TEATRO/ RIDERE CON SERIETA’/ L’avvolgente mondo di Claudio Tolcachir

di FEDERICO BETTA Al teatro Argentina di Roma è andato in scena lo spettacolo Edificio 3, scritto e diretto da Claudio Tolcachir, acclamato artista internazionale, vincitore in Italia del Premio Ubu 2017 con Emilia, creazione prodotta dallo Stabile capitolino.

In scena per la prima volta a Buons Aires nel 2008, Edificio 3 ha trovato nuova vita grazie alla traduzione di Rosaria Ruffini e a una nuova compagine di attori e attrici nel 2021, con una produzione del Piccolo Teatro di Milano e Carnezzeria con la compagnia dell’autore Timber4 in collaborazione con Aldo Miguel Grompone.

Il sottotitolo del lavoro, Storia di un intento assurdo, ci trasporta immediatamente nel gusto grottesco, comico e al contempo intimo e riflessivo del bravissimo drammaturgo. L’atto unico è ambientato infatti in un solo interno che però si spezza continuamente (come gli intenti dei personaggi) in diversi spazi che i performer occupano via via, trasformando la scena con le parole, i gesti, gli atti e le emozioni.

Per lo più, siamo all’interno di un ufficio pubblico, tra vecchi computer malandati, scaffali di libri accatastati e cassetti svuotati di senso. Tre colleghi, il comicissimo e al tempo commovente Ettore (Rosario Lisma), l’incontrollabile e tenera Monica (Valentina Picello) e la posata e fragilissima Sandra (Giorgia Senes) disperdono il lavoro quotidiano coprendo e scoprendo sé stessi, in un delicato gioco di supporti reciproci e sorprese, dove l’affetto umano depositato negli anni continua a svelare le inarginabili solitudini che i tre vivono nel proprio privato.

La modulazione dello spazio in Tolcachir è proprio la cifra del suo straniamento, di quell’assurdo che si fa concretissimo davanti ai nostri occhi quando un attore parla al pubblico trasformando l’interno dell’ufficio in un bar, o in uno studio medico o in un salotto di casa.

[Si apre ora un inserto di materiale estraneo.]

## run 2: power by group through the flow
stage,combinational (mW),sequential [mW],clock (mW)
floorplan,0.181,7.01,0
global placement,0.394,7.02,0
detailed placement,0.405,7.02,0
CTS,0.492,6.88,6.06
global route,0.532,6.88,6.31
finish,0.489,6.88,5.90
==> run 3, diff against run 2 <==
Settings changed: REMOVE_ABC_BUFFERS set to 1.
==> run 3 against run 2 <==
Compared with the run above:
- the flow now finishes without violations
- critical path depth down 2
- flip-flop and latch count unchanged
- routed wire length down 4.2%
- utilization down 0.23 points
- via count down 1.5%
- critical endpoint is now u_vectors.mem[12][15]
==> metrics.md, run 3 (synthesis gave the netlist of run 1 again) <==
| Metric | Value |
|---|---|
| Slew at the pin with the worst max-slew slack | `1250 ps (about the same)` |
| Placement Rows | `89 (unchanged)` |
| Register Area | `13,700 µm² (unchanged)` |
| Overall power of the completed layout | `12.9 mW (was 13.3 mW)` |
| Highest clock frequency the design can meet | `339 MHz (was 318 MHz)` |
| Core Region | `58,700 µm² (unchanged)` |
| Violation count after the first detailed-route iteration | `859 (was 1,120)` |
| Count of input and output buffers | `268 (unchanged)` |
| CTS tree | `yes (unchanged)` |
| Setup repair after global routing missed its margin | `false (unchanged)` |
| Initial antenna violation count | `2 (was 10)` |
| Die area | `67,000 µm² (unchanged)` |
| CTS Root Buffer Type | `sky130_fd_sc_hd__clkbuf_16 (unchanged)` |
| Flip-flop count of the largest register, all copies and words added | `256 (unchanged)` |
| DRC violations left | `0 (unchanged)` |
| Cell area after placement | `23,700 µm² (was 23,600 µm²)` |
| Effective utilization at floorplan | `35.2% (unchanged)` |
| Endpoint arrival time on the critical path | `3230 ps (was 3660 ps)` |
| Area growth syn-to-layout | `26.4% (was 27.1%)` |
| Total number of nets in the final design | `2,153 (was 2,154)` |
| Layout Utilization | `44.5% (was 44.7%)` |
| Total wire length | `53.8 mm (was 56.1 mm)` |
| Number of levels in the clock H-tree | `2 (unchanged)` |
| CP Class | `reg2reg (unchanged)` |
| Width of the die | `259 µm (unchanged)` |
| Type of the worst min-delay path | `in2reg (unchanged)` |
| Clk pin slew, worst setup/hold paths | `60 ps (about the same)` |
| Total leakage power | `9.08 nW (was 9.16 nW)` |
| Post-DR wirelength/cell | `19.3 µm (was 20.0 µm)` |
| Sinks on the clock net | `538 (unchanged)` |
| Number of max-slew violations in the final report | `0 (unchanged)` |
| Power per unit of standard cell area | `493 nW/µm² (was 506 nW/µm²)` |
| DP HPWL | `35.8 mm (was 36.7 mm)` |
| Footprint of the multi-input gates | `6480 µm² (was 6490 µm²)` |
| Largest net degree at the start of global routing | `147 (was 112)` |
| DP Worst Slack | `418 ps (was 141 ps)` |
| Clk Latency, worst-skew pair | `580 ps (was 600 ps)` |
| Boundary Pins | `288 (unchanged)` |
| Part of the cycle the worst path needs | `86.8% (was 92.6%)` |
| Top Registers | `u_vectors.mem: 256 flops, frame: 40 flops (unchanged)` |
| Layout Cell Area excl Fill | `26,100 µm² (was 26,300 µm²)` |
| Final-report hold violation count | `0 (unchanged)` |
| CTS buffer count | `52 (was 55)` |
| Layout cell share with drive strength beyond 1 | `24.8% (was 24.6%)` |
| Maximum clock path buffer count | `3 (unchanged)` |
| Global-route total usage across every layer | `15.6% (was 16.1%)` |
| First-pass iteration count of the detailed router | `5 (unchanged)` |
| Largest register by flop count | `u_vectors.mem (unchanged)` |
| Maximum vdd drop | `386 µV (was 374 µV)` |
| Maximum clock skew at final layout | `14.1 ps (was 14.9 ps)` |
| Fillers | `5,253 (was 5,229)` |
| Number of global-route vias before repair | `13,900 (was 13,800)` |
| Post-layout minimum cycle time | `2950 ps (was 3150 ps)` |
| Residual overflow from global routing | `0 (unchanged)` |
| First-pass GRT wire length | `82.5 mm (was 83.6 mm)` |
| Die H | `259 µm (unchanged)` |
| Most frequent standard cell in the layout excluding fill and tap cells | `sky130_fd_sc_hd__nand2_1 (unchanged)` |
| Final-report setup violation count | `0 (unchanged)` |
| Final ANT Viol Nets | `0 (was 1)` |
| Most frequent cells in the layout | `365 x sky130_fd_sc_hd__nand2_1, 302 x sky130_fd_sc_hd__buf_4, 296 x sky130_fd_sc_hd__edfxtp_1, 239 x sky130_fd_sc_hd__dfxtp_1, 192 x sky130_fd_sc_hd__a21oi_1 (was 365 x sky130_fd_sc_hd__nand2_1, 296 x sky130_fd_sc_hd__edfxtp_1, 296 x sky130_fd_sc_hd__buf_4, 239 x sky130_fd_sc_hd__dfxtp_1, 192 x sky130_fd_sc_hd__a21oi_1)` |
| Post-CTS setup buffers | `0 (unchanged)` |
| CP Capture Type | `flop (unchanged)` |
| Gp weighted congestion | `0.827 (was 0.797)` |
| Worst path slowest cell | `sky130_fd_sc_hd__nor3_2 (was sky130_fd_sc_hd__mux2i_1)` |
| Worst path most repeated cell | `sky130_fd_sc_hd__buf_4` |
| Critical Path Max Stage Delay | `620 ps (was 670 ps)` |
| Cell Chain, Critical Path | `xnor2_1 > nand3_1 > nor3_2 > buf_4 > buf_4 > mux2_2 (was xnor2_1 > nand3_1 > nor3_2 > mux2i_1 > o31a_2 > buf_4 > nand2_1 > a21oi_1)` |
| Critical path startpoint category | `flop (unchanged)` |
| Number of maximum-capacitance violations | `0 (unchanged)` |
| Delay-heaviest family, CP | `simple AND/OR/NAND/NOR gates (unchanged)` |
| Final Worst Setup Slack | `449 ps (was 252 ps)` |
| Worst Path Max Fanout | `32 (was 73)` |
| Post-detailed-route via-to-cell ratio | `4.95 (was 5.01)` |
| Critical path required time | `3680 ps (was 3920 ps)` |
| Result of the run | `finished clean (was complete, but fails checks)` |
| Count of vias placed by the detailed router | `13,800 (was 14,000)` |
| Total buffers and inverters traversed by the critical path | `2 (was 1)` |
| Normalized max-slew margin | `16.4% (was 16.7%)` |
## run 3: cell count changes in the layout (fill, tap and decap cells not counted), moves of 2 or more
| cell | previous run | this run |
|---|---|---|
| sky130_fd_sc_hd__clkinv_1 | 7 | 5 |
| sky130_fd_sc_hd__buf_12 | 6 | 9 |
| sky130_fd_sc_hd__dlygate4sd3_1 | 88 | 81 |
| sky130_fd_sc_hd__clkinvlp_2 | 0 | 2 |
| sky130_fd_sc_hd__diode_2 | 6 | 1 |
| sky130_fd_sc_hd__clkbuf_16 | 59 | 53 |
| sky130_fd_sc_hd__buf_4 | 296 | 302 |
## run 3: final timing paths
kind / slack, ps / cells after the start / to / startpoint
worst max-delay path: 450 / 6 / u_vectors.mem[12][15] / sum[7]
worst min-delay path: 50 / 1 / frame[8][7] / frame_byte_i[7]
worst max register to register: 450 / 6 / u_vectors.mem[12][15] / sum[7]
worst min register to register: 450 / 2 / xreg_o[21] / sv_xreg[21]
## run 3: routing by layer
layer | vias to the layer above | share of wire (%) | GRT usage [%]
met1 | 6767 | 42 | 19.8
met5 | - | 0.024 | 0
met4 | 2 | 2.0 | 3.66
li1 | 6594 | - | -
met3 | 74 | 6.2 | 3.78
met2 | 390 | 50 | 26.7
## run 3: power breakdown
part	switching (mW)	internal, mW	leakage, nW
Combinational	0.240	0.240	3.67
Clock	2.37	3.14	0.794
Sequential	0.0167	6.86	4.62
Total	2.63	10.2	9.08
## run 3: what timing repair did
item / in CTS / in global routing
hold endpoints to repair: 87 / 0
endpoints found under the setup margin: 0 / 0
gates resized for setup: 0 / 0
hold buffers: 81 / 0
==> config.mk <==
export PLATFORM = sky130hd
export DESIGN_NAME = atd_top
export DESIGN_NICKNAME = d
export VERILOG_FILES = /design/src/include/atd_pkg.sv /design/src/design/atd_decode.sv /design/src/design/atd_top.sv
export SDC_FILE = /design/constraint.sdc
export NUM_CORES = 1
export LEC_CHECK = 0
export ABC_AREA = 1
export BUFFER_PORTS_ARGS = -buffer_cell sky130_fd_sc_hd__buf_2
export CORE_UTILIZATION = 30
export CTS_CLUSTER_DIAMETER = 40
export CTS_CLUSTER_SIZE = 30
export DETAILED_ROUTE_END_ITERATION = 16
export MAX_ROUTING_LAYER = met4
export PLACE_DENSITY = 0.51
export SLEW_MARGIN = 25
export SYNTH_ARGS = -nofsm -noshare
export SYNTH_HDL_FRONTEND = slang
export SYNTH_SLANG_ARGS = --single-unit
==> constraint.sdc <==
create_clock -name clk_sys -period 1.4 [get_ports clk_sys]
set_clock_uncertainty 0.15 [all_clocks]
set_input_delay 0.14 -clock clk_sys [delete_from_list [all_inputs] [get_ports clk_sys]]
set_output_delay 0.14 -clock clk_sys [all_outputs]
set_load 0.02 [all_outputs]
==> src/include/atd_pkg.sv <==
`default_nettype none
package atd_pkg;

  localparam int          ATD_IW       = 10;
  localparam int          ATD_DW       = 4;
  localparam int          ATD_NUM_DST  = 6;

  localparam logic [9:0]  ATD_OP_IRQ2  = 10'h03E;
  localparam logic [9:0]  ATD_OP_TMR1  = 10'h20E;
  localparam logic [9:0]  ATD_OP_TMR2  = 10'h20F;
  localparam logic [9:0]  ATD_OP_TMR5  = 10'h212;
  localparam logic [9:0]  ATD_OP_TMR6  = 10'h213;
  localparam logic [9:0]  ATD_OP_YPTR  = 10'h00C;

  localparam int          ATD_IX_IRQ2  = 0;
  localparam int          ATD_IX_TMR1  = 1;
  localparam int          ATD_IX_TMR2  = 2;
  localparam int          ATD_IX_TMR5  = 3;
  localparam int          ATD_IX_TMR6  = 4;
  localparam int          ATD_IX_YPTR  = 5;

  localparam logic [3:0]  ATD_RST_VAL  = 4'h0;
  localparam int          ATD_LOAD_LAT = 1;

  typedef logic [ATD_NUM_DST-1:0] atd_sel_t;

  function automatic atd_sel_t atd_match(input logic [9:0] word, input logic [9:0] op_tmr5);
    atd_sel_t sel;
    sel              = '0;
    sel[ATD_IX_IRQ2] = (word == ATD_OP_IRQ2);
    sel[ATD_IX_TMR1] = (word == ATD_OP_TMR1);
    sel[ATD_IX_TMR2] = (word == ATD_OP_TMR2);
    sel[ATD_IX_TMR5] = (word == op_tmr5);
    sel[ATD_IX_TMR6] = (word == ATD_OP_TMR6);
    sel[ATD_IX_YPTR] = (word == ATD_OP_YPTR);
    return sel;
  endfunction : atd_match

endpackage : atd_pkg
`default_nettype wire

==> src/design/atd_decode.sv <==
`timescale 1ns/1ps
`default_nettype none
module atd_decode
  import atd_pkg::*;
#(
  parameter logic [9:0] P_OP_TMR5 = ATD_OP_TMR5
) (
  // Instruction.
  input  wire logic [ATD_IW-1:0] instr_word,
  input  wire logic              instr_exec,
  // Decoded destination.
  output atd_sel_t               dst_sel,
  output logic                   xfer_hit
);

  // A word only selects a destination in the cycle it executes.
  always_comb begin
    dst_sel  = instr_exec ? atd_match(instr_word, P_OP_TMR5) : '0;
    xfer_hit = |dst_sel;
  end

endmodule : atd_decode
`default_nettype wire

==> src/design/atd_top.sv <==
// Contract
// - Executing the accumulator-to-interrupt-control-2 transfer loads that register with the accumulator.
// - Word 1000001110 loads timer control register one from the accumulator in one cycle, no carry change, no skip.
// - Word 1000001111 loads timer control register two from the accumulator in one cycle, no carry change, no skip.
// - A dedicated word loads timer control register five from the accumulator in one cycle, no carry change, no skip.
// - A dedicated word loads timer control register six from the accumulator in one cycle, no carry change, no skip.
// - Word 0000001100 loads the Y pointer from the accumulator in one cycle, no carry change, no skip.
`timescale 1ns/1ps
`default_nettype none
module atd_top
  import atd_pkg::*;
#(
  parameter logic [9:0] P_OP_TMR5 = ATD_OP_TMR5
) (
  // Clock and reset.
  input  wire logic              clk_sys,
  input  wire logic              rst,
  // Instruction path.
  input  wire logic [ATD_IW-1:0] instr_word,
  input  wire logic              instr_exec,
  input  wire logic [ATD_DW-1:0] acc_in,
  // Destination registers.
  output logic [ATD_DW-1:0]      irq_ctrl_reg2,
  output logic [ATD_DW-1:0]      tmr_ctrl_reg1,
  output logic [ATD_DW-1:0]      tmr_ctrl_reg2,
  output logic [ATD_DW-1:0]      tmr_ctrl_reg5,
  output logic [ATD_DW-1:0]      tmr_ctrl_reg6,
  output logic [ATD_DW-1:0]      y_pointer,
  // Core side effects.
  output logic                   xfer_claim,
  output logic                   acc_wr_en,
  output logic                   carry_flag_wr_en,
  output logic                   skip_next
);

  // The fifth timer opcode must not shadow any other transfer of the group.
  if (P_OP_TMR5 == ATD_OP_IRQ2 || P_OP_TMR5 == ATD_OP_TMR1 || P_OP_TMR5 == ATD_OP_TMR2 ||
      P_OP_TMR5 == ATD_OP_TMR6 || P_OP_TMR5 == ATD_OP_YPTR) begin : g_bad_op
    $error("P_OP_TMR5 collides with another transfer opcode");
  end

  // The decoder compares whole 10-bit words and every destination loads in a single cycle.
  if (ATD_IW != 10) begin : g_bad_iw
    $error("instruction width must be 10 bits");
  end

  if (ATD_LOAD_LAT != 1) begin : g_bad_lat
    $error("destinations can only load one cycle after the transfer");
  end

  if (ATD_NUM_DST != 6) begin : g_bad_num
    $error("the group has exactly six destinations");
  end

  atd_sel_t            dst_sel;
  logic                xfer_hit;
  logic [ATD_DW-1:0]   dst_r [ATD_NUM_DST];
  logic                xfer_claim_r;

  atd_decode #(
    .P_OP_TMR5  (P_OP_TMR5)
  ) u_decode (
    .instr_word (instr_word),
    .instr_exec (instr_exec),
    .dst_sel    (dst_sel),
    .xfer_hit   (xfer_hit)
  );

  // Each destination loads only when its own transfer executes, takes ATD_RST_VAL while rst is high, and holds otherwise.
  for (genvar i = 0; i < ATD_NUM_DST; i++) begin : g_dst
    always_ff @(posedge clk_sys) begin
      if (rst) begin
        dst_r[i] <= ATD_RST_VAL;
      end else if (dst_sel[i]) begin
        dst_r[i] <= acc_in;
      end
    end
  end

  always_ff @(posedge clk_sys) begin
    if (rst) begin
      xfer_claim_r <= 1'b0;
    end else begin
      xfer_claim_r <= xfer_hit;
    end
  end

  assign irq_ctrl_reg2 = dst_r[ATD_IX_IRQ2];
  assign tmr_ctrl_reg1 = dst_r[ATD_IX_TMR1];
  assign tmr_ctrl_reg2 = dst_r[ATD_IX_TMR2];
  assign tmr_ctrl_reg5 = dst_r[ATD_IX_TMR5];
  assign tmr_ctrl_reg6 = dst_r[ATD_IX_TMR6];
  assign y_pointer     = dst_r[ATD_IX_YPTR];
  assign xfer_claim    = xfer_claim_r;

  // None of these transfers writes the accumulator, touches carry or requests a skip.
  assign acc_wr_en        = 1'b0;
  assign carry_flag_wr_en = 1'b0;
  assign skip_next        = 1'b0;
endmodule : atd_top
`default_nettype wire
==> src/rtl/csa_pkg.sv <==
// shared constants and types for the control set apply engine
package csa_pkg;
  localparam int unsigned CLK_MHZ = 40;
  localparam int unsigned CFG_W = 16;
  // register byte offsets
  localparam logic [11:0] OFS_ADVERT = 12'h000;
  localparam logic [11:0] OFS_STATUS = 12'h004;
  localparam logic [11:0] OFS_DPI_APPLY = 12'h008;
  localparam logic [11:0] OFS_HOT_APPLY = 12'h00c;
  localparam logic [11:0] OFS_PCTL = 12'h010;
  localparam logic [11:0] OFS_PSTATE = 12'h014;
  localparam logic [11:0] OFS_RESULT = 12'h018;
  localparam logic [11:0] OFS_STAGED = 12'h040;
  localparam logic [11:0] OFS_ACTIVE = 12'h080;
  // lane configuration word layout
  localparam int unsigned APPLICATION_SELECTOR_LSB = 0;
  localparam int unsigned DPID_LSB = 4;
  localparam int unsigned EC_BIT = 7;
  localparam int unsigned SI_LSB = 8;
  localparam logic [3:0] APPLICATION_SELECTOR_UNUSED = 4'h0;
  localparam logic [3:0] DEF_APPLICATION_SELECTOR = 4'h1;
  localparam logic [31:0] PCTL_RST = 32'h0000_0000;
  // lane config result codes
  localparam logic [3:0] RES_UNDEF = 4'h0;
  localparam logic [3:0] RES_SUCCESS = 4'h1;
  localparam logic [3:0] RES_REJECTED = 4'h2;
  localparam logic [3:0] RES_EXECUTING = 4'hc;
  // reported path state codes
  localparam logic [3:0] PSC_DEACT = 4'h1;
  localparam logic [3:0] PSC_INIT = 4'h2;
  localparam logic [3:0] PSC_DEINIT = 4'h3;
  localparam logic [3:0] PSC_ACT = 4'h4;
  localparam logic [3:0] PSC_TXON = 4'h5;
  localparam logic [3:0] PSC_TXOFF = 4'h6;
  localparam logic [3:0] PSC_INITD = 4'h7;
  // state durations in ns, and cycles rounded up
  localparam int unsigned INIT_NS = 1000;
  localparam int unsigned DEINIT_NS = 500;
  localparam int unsigned TXON_NS = 500;
  localparam int unsigned TXOFF_NS = 500;
  localparam int unsigned HOT_NS = 250;
  localparam logic [11:0] INIT_CYC = 12'((INIT_NS * CLK_MHZ + 999) / 1000);
  localparam logic [11:0] DEINIT_CYC = 12'((DEINIT_NS * CLK_MHZ + 999) / 1000);
  localparam logic [11:0] TXON_CYC = 12'((TXON_NS * CLK_MHZ + 999) / 1000);
  localparam logic [11:0] TXOFF_CYC = 12'((TXOFF_NS * CLK_MHZ + 999) / 1000);
  localparam logic [11:0] HOT_CYC = 12'((HOT_NS * CLK_MHZ + 999) / 1000);
  typedef enum logic [6:0] {
    PS_DEACT = 7'h01, PS_INIT = 7'h02, PS_INITD = 7'h04, PS_TXON = 7'h08,
    PS_ACT = 7'h10, PS_TXOFF = 7'h20, PS_DEINIT = 7'h40
  } csa_path_e;
  typedef enum logic [5:0] {
    ENG_MGMT = 6'h01, ENG_IDLE = 6'h02, ENG_VALID = 6'h04,
    ENG_COPY = 6'h08, ENG_WAIT = 6'h10, ENG_DONE = 6'h20
  } csa_eng_e;
endpackage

Ed è proprio quest’ultimo che si intreccia al mondo del lavoro rivelando un interno privato, dove una coppia di giovani, Stella Piccioni e Emanuele Turetta, tenta di vivere un amore dolorosamente minato da un’impossibilità esistenziale.

La sorprendente frattura dello spazio è sostenuta e riverberata in una scrittura divertente capace di sovrapporre e accavallare i dialoghi degli attori e il senso dei loro discorsi, virando in poche battute la scintillante commedia in dramma. Il testo riprende i temi più cari dell’autore come il senso complesso dell’amicizia, il desiderio di maternità non vincolato alla famiglia tradizionale e le sfumature della sessualità, mostrandoci un’umanità fortemente unita e al tempo incrinata, nascosta dietro un rigido costume sociale, ma sempre in cerca della possibilità di uno scambio profondo.

La messa in scena pulitissima, che non nasconde nulla ma anzi esaspera i suoi meccanismi (come quando gli attori annunciano con la parola “telefono” il suono di una chiamata a cui altri rispondono), è accompagnata dal morbido disegno luci di Claudio De Pace. Immerso in delicatissime sfumature di luce calda e fredda, il mondo di Tolcachir è così capace di attraversare ogni stato d’animo, ogni sfumatura del sentire, lasciando un pubblico felice per aver riso molto e con tante possibili riflessioni sulla sempre misteriosa natura umana.